Could you copy the lines below exactly, leaving none out?
..............................
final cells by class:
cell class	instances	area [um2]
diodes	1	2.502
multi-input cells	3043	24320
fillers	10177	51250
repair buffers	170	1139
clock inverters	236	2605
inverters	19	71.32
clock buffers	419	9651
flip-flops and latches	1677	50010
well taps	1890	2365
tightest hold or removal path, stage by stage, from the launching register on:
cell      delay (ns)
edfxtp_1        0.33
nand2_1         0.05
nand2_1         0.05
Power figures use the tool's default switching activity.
..............................
▶ [Answer for this exercise]
final cells by class:
cell class	instances	area [um2]
diodes	1	2.502
multi-input cells	3043	24320
fillers	10177	51250
repair buffers	170	1139
clock inverters	236	2605
inverters	19	71.32
clock buffers	419	9651
flip-flops and latches	1677	50010
well taps	1890	2365
tightest hold or removal path, stage by stage, from the launching register on:
cell      delay (ns)
edfxtp_1        0.33
nand2_1         0.05
nand2_1         0.05
Power figures use the tool's default switching activity.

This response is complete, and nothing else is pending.